Singles from Let's Boogie
- "Because I Love You" Released: 20 October 1986; "A Little Boogie Woogie (In the Back of My Mind)" Released: 15 June 1987; "Come See About Me" Released: 7 September 1987; "What Do You Want to Make Those Eyes at Me For" Released: 16 November 1987;

= Let's Boogie =

Let's Boogie is an album by the Welsh rock and roll singer Shakin' Stevens, released in October 1987 by Epic Records. It peaked at number 59 on the UK Albums Chart.

Professional ratings
Review scores
| Source | Rating |
| New Musical Express | 3/10 |

==Release and content==
The album is split into a studio side and a live side. Of the five studio tracks, four were released as singles, all becoming Top-40 hits in the UK, with "What Do You Want to Make Those Eyes at Me For" charting the highest at number 5, which was his last Top-10 single until the re-entry of "Merry Christmas Everyone" in 2018.

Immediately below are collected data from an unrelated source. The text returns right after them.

`config.mk`:
```
export PLATFORM = sky130hd
export DESIGN_NAME = mem_port_arbiter_flat
export DESIGN_NICKNAME = d
export VERILOG_FILES = /design/src/rtl/mem_port_arbiter_pkg.sv /design/src/rtl/mem_port_arbiter_if.sv /design/src/rtl/mem_port_arbiter_rr_arbiter.sv /design/src/rtl/mem_port_arbiter.sv /design/src/flat_wrapper.sv
export SDC_FILE = /design/constraint.sdc
export NUM_CORES = 1
export LEC_CHECK = 0
export BUFFER_PORTS_ARGS = -buffer_cell sky130_fd_sc_hd__buf_4
export CAP_MARGIN = 30
export CELL_PAD_IN_SITES_DETAIL_PLACEMENT = 0
export CELL_PAD_IN_SITES_GLOBAL_PLACEMENT = 2
export CORE_AREA = 2 2 188 190
export DETAILED_ROUTE_END_ITERATION = 16
export DIE_AREA = 0 0 190 192
export PLACE_DENSITY_LB_ADDON = 0.1
export SKIP_LAST_GASP = 1
export SLEW_MARGIN = 20
export SYNTH_ARGS = -nofsm -noshare
export SYNTH_HDL_FRONTEND = slang
export SYNTH_SLANG_ARGS = --single-unit
```
`constraint.sdc`:
```
create_clock -name clk_in -period 5.7 [get_ports clk_in]
set_clock_uncertainty 0.15 [all_clocks]
set_input_delay 0.285 -clock clk_in [delete_from_list [all_inputs] [get_ports clk_in]]
set_output_delay 0.285 -clock clk_in [all_outputs]
set_load 0.02 [all_outputs]
```
$ cat config.mk
export PLATFORM = sky130hd
export DESIGN_NAME = pipe_stage_reg
export DESIGN_NICKNAME = d
export VERILOG_FILES = /design/src/rtl/pipe_stage_reg.sv
export SDC_FILE = /design/constraint.sdc
export NUM_CORES = 1
export LEC_CHECK = 0
export BUFFER_PORTS_ARGS = -buffer_cell sky130_fd_sc_hd__clkbuf_2
export CORE_UTILIZATION = 30
export CTS_CLUSTER_DIAMETER = 150
export CTS_CLUSTER_SIZE = 8
export DETAILED_ROUTE_END_ITERATION = 7
export SLEW_MARGIN = 20
export SYNTH_ARGS = -nofsm -noshare
export SYNTH_HDL_FRONTEND = slang
export SYNTH_SLANG_ARGS = --single-unit
$ cat constraint.sdc
create_clock -name clk -period 1.4 [get_ports clk]
set_input_delay 0.28 -clock clk [delete_from_list [all_inputs] [get_ports clk]]
set_output_delay 0.28 -clock clk [all_outputs]
set_load 0.02 [all_outputs]
$ cat src/rtl/pipe_stage_reg.sv
// pipe_stage_reg: valid/ready pipeline stage with optional 2-entry skid buffer and flush
module pipe_stage_reg #(
    parameter int DATA_W     = 153,
    parameter int SKID       = 0,
    parameter int CLEAR_DATA = 1
) (
    input  logic              clk,
    input  logic              rst_n,
    input  logic              flush,
    input  logic              in_valid,
    output logic              in_ready,
    input  logic [DATA_W-1:0] in_data,
    output logic              out_valid,
    input  logic              out_ready,
    output logic [DATA_W-1:0] out_data,
    output logic [1:0]        count
);
    localparam bit CLR = CLEAR_DATA != 0;
    logic in_fire, out_fire;
    assign in_fire  = in_valid & in_ready;
    assign out_fire = out_valid & out_ready;
    if (SKID == 0) begin : g_reg
        logic              valid_q, valid_d;
        logic [DATA_W-1:0] data_q, data_d;
        // Flush wins, a new payload wins over draining, a drain without refill leaves a bubble
        always_comb begin
            valid_d = flush ? 1'b0 : in_fire ? 1'b1 : out_fire ? 1'b0 : valid_q;
            data_d  = (flush || (out_fire && !in_fire)) ? (CLR ? '0 : data_q) : in_fire ? in_data : data_q;
        end
        // Stage register
        always_ff @(posedge clk or negedge rst_n) begin
            if (!rst_n) begin
                valid_q <= 1'b0;
                data_q  <= '0;
            end else begin
                valid_q <= valid_d;
                data_q  <= data_d;
            end
        end
        assign in_ready  = out_ready | ~valid_q;
        assign out_valid = valid_q;
        assign out_data  = data_q;
        assign count     = {1'b0, valid_q};
    end else begin : g_skid
        typedef enum logic [1:0] {EMPTY = 2'd0, ONE = 2'd1, FULL = 2'd2} state_e;
        state_e            state_q, state_d;
        logic [DATA_W-1:0] main_q, main_d, skid_q, skid_d;
        logic              ready_q;
        // State and data registers; ready is registered so it never depends on out_ready
        always_ff @(posedge clk or negedge rst_n) begin
            if (!rst_n) begin
                state_q <= EMPTY;
                main_q  <= '0;
                skid_q  <= '0;
                ready_q <= 1'b1;
            end else begin
                state_q <= state_d;
                main_q  <= main_d;
                skid_q  <= skid_d;
                ready_q <= state_d != FULL;
            end
        end
        // Next state: main always holds the oldest entry, skid the younger one
        always_comb begin
            state_d = state_q;
            case (state_q)
                EMPTY:   state_d = in_fire ? ONE : EMPTY;
                ONE:     state_d = (in_fire && !out_fire) ? FULL : (!in_fire && out_fire) ? EMPTY : ONE;
                default: state_d = out_fire ? ONE : FULL;
            endcase
            if (flush) state_d = EMPTY;
            main_d = flush ? (CLR ? '0 : main_q)
                   : (in_fire && (state_q == EMPTY || out_fire)) ? in_data
                   : (out_fire && state_q == FULL) ? skid_q
                   : out_fire ? (CLR ? '0 : main_q) : main_q;
            skid_d = flush ? (CLR ? '0 : skid_q)
                   : (in_fire && !out_fire && state_q == ONE) ? in_data
                   : (out_fire && state_q == FULL) ? '0 : skid_q;
        end
        // Outputs decode straight from registers
        always_comb begin
            in_ready  = ready_q;
            out_valid = state_q != EMPTY;
            out_data  = main_q;
            count     = state_q;
        end
    end
endmodule

Yosys cells after proc, flatten, opt, wreduce, memory -nomap -nowiden
Cells that the tools add are included.

Multiplexer cells: 5. Bitwise operators: 4. Reduce and logical (&&, ||, !) cells: 5.

Operators with widths (count): $mux 153 (2); $mux 1 (3); $reduce_bool 3->1 (1); $and 1x1->1 (2); $reduce_bool 2->1 (1); $logic_and 1x1->1 (1); $logic_not 1->1 (1); $logic_or 1x1->1 (1); $not 1->1 (1); $or 1x1->1 (1).

Flip-flop bits (word level): 154. Bits of input ports: 158. Output and inout port bits: 157. Logic and storage cells: 16.

Longest topological paths before layout
Gate-level depths: netlist (run 1).

Depth in word-level cells: 7. Mapped depth: 6. Gate-level depth less buffers: 2.

Least setup slack after synthesis (run 1)
No wires, ideal clock.

Path type: register to register. From: register g_reg.valid_q, in the netlist out_valid. To: register g_reg.data_q[100], in the netlist out_data[100]. Library setup time: 0.086 ns. Data arrival time: 1.391 ns. Required time: 1.314 ns. Setup slack: -0.077 ns. Stages on the path, launching flop included: 7. Path buffers: 4. Clock period less this slack: 1.477 ns. Path through: dfrtp_1 buf_4 or2_1 buf_2 buf_6 buf_6 o221ai_2.

Cells in the longest elaborated chain, start to end: 7. Elaborated cells on any way between the ends: 9. Those cells by class: mux: 1; bitwise: 4; reduce/logical: 4.

RTL lines: start, declared (line 23) `logic valid_q, valid_d;`; start signal, assigned (line 36) `valid_q <= valid_d;`; $not 1->1 (line 40) `assign in_ready = out_ready | ~valid_q;`; $or 1x1->1 (line 40); $and 1x1->1 (line 20) `assign in_fire = in_valid & in_ready;`; $logic_not 1->1 (line 28) `data_d = (flush || (out_fire && !in_fire)) ? (CLR ? '0 : data_q) : in_fire ? in_data : data_q;`; $logic_and 1x1->1 (line 28); $logic_or 1x1->1 (line 28); $mux 153 / $reduce_bool 2->1 (equally long branches); end signal, assigned (line 37) `data_q <= data_d;`; end, declared (line 24) `logic [DATA_W-1:0] data_q, data_d;`.

Several ways; a longest one is shown, not always the timed one. A chain may end at the register's enable or synchronous reset.

Worst setup path after layout (run 1)
From: register g_reg.valid_q, in the netlist out_valid. To: output port in_ready.

Cells in the longest elaborated chain, start to end: 2.

RTL lines: $not 1->1 (line 40); $or 1x1->1 (line 40); end, declared (line 11) `output logic in_ready,`.

Every way passes these cells.

==> results of run 1 <==
[registers in the layout, indices dropped and copies added (netlist names)]
name / cells
out_data: 153
out_valid: 1
[metal layers]
layer,up-vias,GRT usage [%]
met5,-,0
met4,0,6.843
met3,48,3.913
met2,233,30.38
met1,4688,23.74
li1,4186,-
[worst max path at each step]
stage | start | to | slack [ns]
global route | out_valid | in_ready | -0.27
finish | out_valid | in_ready | -0.23
floorplan | out_valid | out_data[100] | -0.004
CTS | out_valid | in_ready | -0.28
detailed placement | out_ready | out_data[101] | -0.04
global placement | out_ready | out_data[99] | -0.01
[critical path: cells and delay by family (launching register included)]
family                 cells  cell delay [ns]
and+or+nand+nor            1             0.06
buffers and inverters      3             0.36
DFF                        1             0.49
[power by group through the flow]
| stage | logic [uW] | clock network [uW] | registers, uW |
|---|---|---|---|
| detailed placement | 3300 | 0 | 5200 |
| finish | 3770 | 4620 | 5140 |
| global route | 4030 | 4880 | 5190 |
| CTS | 3470 | 4720 | 5130 |
| global placement | 3250 | 0 | 5190 |
| floorplan | 1500 | 0 | 5610 |
[per-stage QoR]
| step | hold slack (ns) | total power [uW] |
|---|---|---|
| 2_1_floorplan | -0.01559 | 7112 |
| 3_5_place_dp | 0.2544 | 8506 |
| 5_1_grt | 0.1184 | 14090 |
| 4_1_cts | 0.09842 | 13320 |
| 6_report | 0.1203 | 13530 |
| 3_3_place_gp | 0.2536 | 8433 |
[cell usage in the layout (no fill, tap or decap), types with 2 or more instances in the layout]
cell and instances:
clkbuf_2 306, mux2i_1 153, nand2_1 153, dfrtp_1 153, o221ai_2 145, nand4bb_1 76, or4bb_1 75, buf_4 50
buf_12 35, clkbuf_16 27, o221ai_4 7, buf_8 7, buf_6 6, clkinvlp_4 5, or2_4 4, clkinv_4 4
clkinv_2 3, nand2b_4 2, nand4bb_4 2
[layout make-up]
cell class                 count  area (um^2)  share of cell area (%)
clock inverter                14        126.4                  0.8812
clock buffer                  18        429.2                   2.993
multi-input combinational    620         6302                   43.95
tap                          442        553.0                   3.857
inverter                       1        3.754                 0.02618
timing repair buffer         416         3068                   21.39
sequential                   154         3857                   26.90
[repair_timing]
action                                 in CTS  in global routing
pin swaps                                   1                  2
hold buffers                                1                  0
setup endpoints to repair                   4                140
endpoints found under the hold margin     121                  0
resized for setup                          56                 64
setup buffers                               7                  2
cloned                                      2                 15
[kinds of logic (layout without fill, tap and decap cells)]
kind of cell	after synthesis	count (layout)	synth area share, %
AND/OR/NAND/NOR	309	312	22.94
AO/OA/AOI/OAI	154	154	17.66
other	1	1	0.03714
flip-flops	154	154	38.17
multiplexers	153	153	15.17
buffers and inverters	122	449	6.035
==> results.sh, run 1 <==
export IMPL_outcome="finished with violations"
export IMPL_violations="negative setup slack"
export IMPL_met3_length_um=1616
export IMPL_final_core_util_pct=43.63
export IMPL_end_kind="output pin"
export IMPL_grt_pass1_wl_um=49930
export IMPL_ys_top_cells_by_count="154 x dfrtp_1, 153 x mux2i_1, 153 x nand2_1"
export IMPL_dpl_hpwl_um=21430
export IMPL_yosysWarnings=0
export IMPL_cts_tree="built"
export IMPL_drc=0
export IMPL_grt_pass1_vias=8809
export IMPL_die_w_um=185.5
export IMPL_clock_path_buffers=2
export IMPL_slew_violations=0
export IMPL_grt_overflow=0
export IMPL_r2r_start="out_valid"
export IMPL_drtAntennaViolNets=0
export IMPL_slew_headroom_pct=64.97
export IMPL_grt_setup_unrepaired="yes"
export IMPL_comb_power_share_pct=27.9
export IMPL_hp_start="in_data[73]"
export IMPL_wl_met1_um=15010
export IMPL_synth_seq_area_share_pct=38.17
export IMPL_grtUsageTotal_pct=18.49
export IMPL_numClockSinks=154
export IMPL_initial_utilization_pct=30.72
export IMPL_setup_violations=155
export IMPL_synth_most_common_cell="dfrtp_1"
export IMPL_dr_pass1_iters=6
export IMPL_required_ns=1.12
export IMPL_vdd_ir_drop_max_uv=828.1
export IMPL_total_leakage_power_uw=0.006458
export IMPL_syn_nets=1051
export IMPL_slowest_stage="dfrtp_4"
export IMPL_ys_top_cells_by_area="dfrtp_1 38%, mux2i_1 15%, o221ai_2 10%, nand4bb_1 8.7%, or4bb_1 8.4%"
export IMPL_vias_per_cell=5.498
export IMPL_fin_ws_ns=-0.2324
export IMPL_cts_buffers_inserted=17
export IMPL_avgRoutedWirePerCell_um=20.69
export IMPL_worst_slew_pin_slew_ns=0.5254
export IMPL_internal_power_uw=8916
export IMPL_wl_met2_um=16920
export IMPL_nets=1368
export IMPL_antenna_found_initial=0
export IMPL_maxCapViolations=0
export IMPL_min_delay_path_depth=3
export IMPL_skew_ns=0.01345
export IMPL_r2r_slack_ns=-0.16
export IMPL_switching_share_pct=34.09
export IMPL_grt_max_degree=61
export IMPL_hold_path_class="input pin to flip-flop"
export IMPL_fin_crit_sh_pct=116.6
export IMPL_synth_cells=893
export IMPL_drt_wl_total_um=34450
export IMPL_placed_area_um2=12650
export IMPL_io_buffers=313
export IMPL_powerDensity_nw_per_um2=943.3
export IMPL_fin_area_um2=14340
export IMPL_dp_cells=1607
export IMPL_post_route_min_period_ns=1.632
export IMPL_syn_area_um2=10100
export IMPL_die_height_um=185.5
export IMPL_reg2regPathDepth=5
export IMPL_path_cells="buf_12 > buf_6 > nand2b_4 > buf_8"
export IMPL_cp_arrival_ns=1.35
export IMPL_synth_top_area_share_pct=38.17
export IMPL_synth_top_area_cell="dfrtp_1"
export IMPL_min_to="out_data[73]"
export IMPL_synth_edf_count=0
export IMPL_critPathKind="flip-flop to output pin"
export IMPL_n_fill_cell=3145
export IMPL_gp_congestion=0.7812
export IMPL_clk_pin_slew_worst_paths_ns=0.08
export IMPL_slowest_delay_ns=0.49
export IMPL_layout_cells_non_filler=1665
export IMPL_avgSynthCellArea_um2=11.31
export IMPL_async_flop_share_pct=100.0
export IMPL_fmax_ghz=0.6126
export IMPL_power_switching_uw=4611
export IMPL_via_count=9155
export IMPL_synth_distinct_cells=17
export IMPL_pin_count=315
export IMPL_clk_latency_ns=0.44
export IMPL_diodes=0
export IMPL_worst_r2r_endpoint="out_data[38]"
export IMPL_root_buffer="clkbuf_16"
export IMPL_core_area_um2=32870
export IMPL_die_area_um2=34400
export IMPL_hold_viol_final=0
export IMPL_syn_to_final_growth_pct=42.02
export IMPL_highest_layer="met4"
export IMPL_pre_cts_slack_ns=-0.04013
export IMPL_final_layout_size_suffix_gt1_share_pct=49.63
export IMPL_cp_max_fo=5
export IMPL_fin_setup_tns_ns=-13.09
export IMPL_htreeDepth=4
export IMPL_clock_power_share_pct=34.1
export IMPL_drtIter0Drc=436
export IMPL_ys_ff_latch=154
export IMPL_num_rows=66
export IMPL_ys_flop_type="dfrtp_1"
export IMPL_start_kind="flip-flop"
export IMPL_p_seq_share_pct=38.0
Note: power is estimated with default switching activity, not from simulation.
==> inputs of run 2 (changes only) <==
- clock period: 1.4 -> 2.05 ns (I/O delays scaled with it)
==> run 2 against run 1 <==
Compared with the run above: the run now ends clean; setup slack improved by 0.41 ns; clock power decreased by 34%; via count down 4.1%; register-to-register slack improved by 0.58 ns; sequential share of layout area increased by 3.4 points; highest routed layer is now met5.
==> results.sh, run 2 (synthesized netlist as in run 1, its figures left out) <==
export IMPL_die_area_um2=34400
export IMPL_mostFrequentLayoutCells="309 x clkbuf_2, 153 x mux2i_1, 153 x nand2_1, 153 x dfrtp_1, 83 x o221ai_1"
export IMPL_antenna_found_initial=1
export IMPL_grt_setup_unrepaired="no"
export IMPL_vias_per_cell=5.483
export IMPL_powerDensity_nw_per_um2=682.4
export IMPL_post_route_min_period_ns=1.873
export IMPL_top_usage_layer="met2"
export IMPL_drt_wl_total_um=31860
export IMPL_htreeDepth=4
export IMPL_grt_max_degree=74
export IMPL_dr_pass1_iters=4
export IMPL_maxCapViolations=0
export IMPL_required_ns=1.64
export IMPL_setup_violations=0
export IMPL_hold_path_class="input pin to flip-flop"
export IMPL_numClockSinks=154
export IMPL_clk_latency_ns=0.44
export IMPL_end_kind="output pin"
export IMPL_grtUsageTotal_pct=18.27
export IMPL_avgRoutedWirePerCell_um=19.90
export IMPL_slowest_stage="dfrtp_4"
export IMPL_clock_power_share_pct=35.1
export IMPL_gr_usage_met3_pct=4.050
export IMPL_hold_viol_final=0
export IMPL_comb_power_share_pct=24.5
export IMPL_cp_arrival_ns=1.46
export IMPL_drtAntennaViolNets=0
export IMPL_start_kind="flip-flop"
export IMPL_grt_use_met1_pct=24.51
export IMPL_drc=0
export IMPL_gr_usage_met2_pct=28.42
export IMPL_nets=1304
export IMPL_r2r_start="out_valid"
export IMPL_drtIter0Drc=392
export IMPL_outcome="finished, final reports clean"
export IMPL_core_area_um2=32870
export IMPL_power_switching_uw=2876
export IMPL_clk_pin_slew_worst_paths_ns=0.07
export IMPL_grt_overflow=0
export IMPL_internal_power_uw=5813
export IMPL_gp_congestion=0.7452
export IMPL_via_count=8778
export IMPL_die_w_um=185.5
export IMPL_slowest_delay_ns=0.49
export IMPL_hp_start="in_data[80]"
export IMPL_total_leakage_power_uw=0.005854
export IMPL_critPathTopFamily="flip-flops"
export IMPL_switching_share_pct=33.10
export IMPL_root_buffer="clkbuf_16"
export IMPL_initial_utilization_pct=30.72
export IMPL_largest_register_ffs=153
export IMPL_pin_count=315
export IMPL_clock_path_buffers=2
export IMPL_num_rows=66
export IMPL_cts_resized=0
export IMPL_io_buffers=313
export IMPL_die_height_um=185.5
export IMPL_syn_to_final_growth_pct=26.11
export IMPL_fin_setup_tns_ns=0
export IMPL_path_cells="buf_12 > nand2b_1 > clkbuf_2"
export IMPL_critPathLaunch="out_valid"
export IMPL_crit_buf_inv=2
export IMPL_grt_pass1_wl_um=49160
export IMPL_final_layout_size_suffix_gt1_share_pct=39.26
export IMPL_diodes=0
export IMPL_cp_max_fo=40
export IMPL_final_core_util_pct=38.74
export IMPL_fmax_ghz=0.5338
export IMPL_critPathKind="flip-flop to output pin"
export IMPL_p_seq_share_pct=40.4
export IMPL_cts_tree="built"
export IMPL_dpl_hpwl_um=20040
export IMPL_layout_commonest_cell="clkbuf_2"
export IMPL_skew_ns=0.01649
export IMPL_cts_buffers_inserted=17
export IMPL_slew_violations=0
export IMPL_vdd_ir_drop_max_uv=543.8
export IMPL_fin_crit_sh_pct=91.38
export IMPL_grt_pass1_vias=8620
[run 2: cell types whose count changed in the layout (fill, tap and decap cells not counted), moves of 4 or more]
| cell | change |
|---|---|
| o221ai_4 | -7 |
| o221ai_1 | +82 |
| clkbuf_16 | -10 |
| buf_8 | -6 |
| o221ai_2 | -75 |
| buf_12 | -17 |
| buf_4 | -26 |
| buf_6 | -4 |
[run 2: final cells by class]
class,count,area [um^2]
inverter,1,3.754
fill,3338,20130
clock buffer,21,440.4
tap,442,553.0
multi-input combinational,617,5644
clock inverter,11,100.1
sequential,154,3857
timing repair buffer,355,2135
[run 2: through the flow]
stage          hold WS (ns)  power, uW  setup WS [ns]  area [um^2]  instances
4_1_cts              0.2366       8796         0.1636        12730       1601
2_1_floorplan        0.1144       4842         0.5733        10100        893
3_5_place_dp         0.3577       5699         0.3710        12160       1565
5_1_grt              0.2491       9113         0.1077        12730       1601
3_3_place_gp         0.3527       5654         0.3426        12160       1565
6_report             0.2578       8689         0.1767        12730       1601
[run 2: worst register-to-register path, cell delays in order (launching register included)]
cell	delay, ns
dfrtp_4	0.49
buf_4	0.20
or2_4	0.29
buf_12	0.20
o221ai_1	0.35
[run 2: metal layers]
layer | vias up | share of wire [%]
met5 | - | 0.041
met4 | 2 | 3.0
met3 | 49 | 4.9
met2 | 232 | 48
met1 | 4460 | 44
li1 | 4035 | -
[run 2: path summary, 6_finish.rpt]
path / cells after the start / end / slack, ns
setup / recovery: 3 / in_ready / 0.18
hold reg to reg: 2 / out_data[51] / 0.57
setup reg to reg: 4 / out_data[140] / 0.42
hold / removal: 3 / out_data[80] / 0.26
min in group asynchronous: 2 / out_data[115] / 0.47
max in group asynchronous: 3 / out_data[11] / 0.97
[run 2: power groups by stage]
stage / clock network [uW] / logic, uW / registers (uW)
global route: 3270 / 2300 / 3540
floorplan: 0 / 1010 / 3830
detailed placement: 0 / 2130 / 3570
finish: 3050 / 2130 / 3510
CTS: 3130 / 2160 / 3510
global placement: 0 / 2090 / 3560
[run 2: repair_timing]
| action | 4_1_cts | 5_1_grt |
|---|---|---|
| endpoints found under the hold margin | 30 | 0 |
| setup endpoints to repair | 1 | 0 |
| setup buffers | 3 | 0 |
| hold buffers | 1 | 0 |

The second side, titled 'The Hits Keep Coming...' is a medley of Stevens' previous hits, recorded live at the London Palladium on 7 December 1986. On the original release of the album, the individual songs are chaptered. However, on the 2009 re-release of the album as part of The Epic Masters box set, the medley is listed in its 'correct' format as one 23-minute track. Also different on the 2009 release of the album is that "What Do You Want to Make Those Eyes at Me For" is the single mix of the song; the album version "was a re-recording with a change in producer and musicians".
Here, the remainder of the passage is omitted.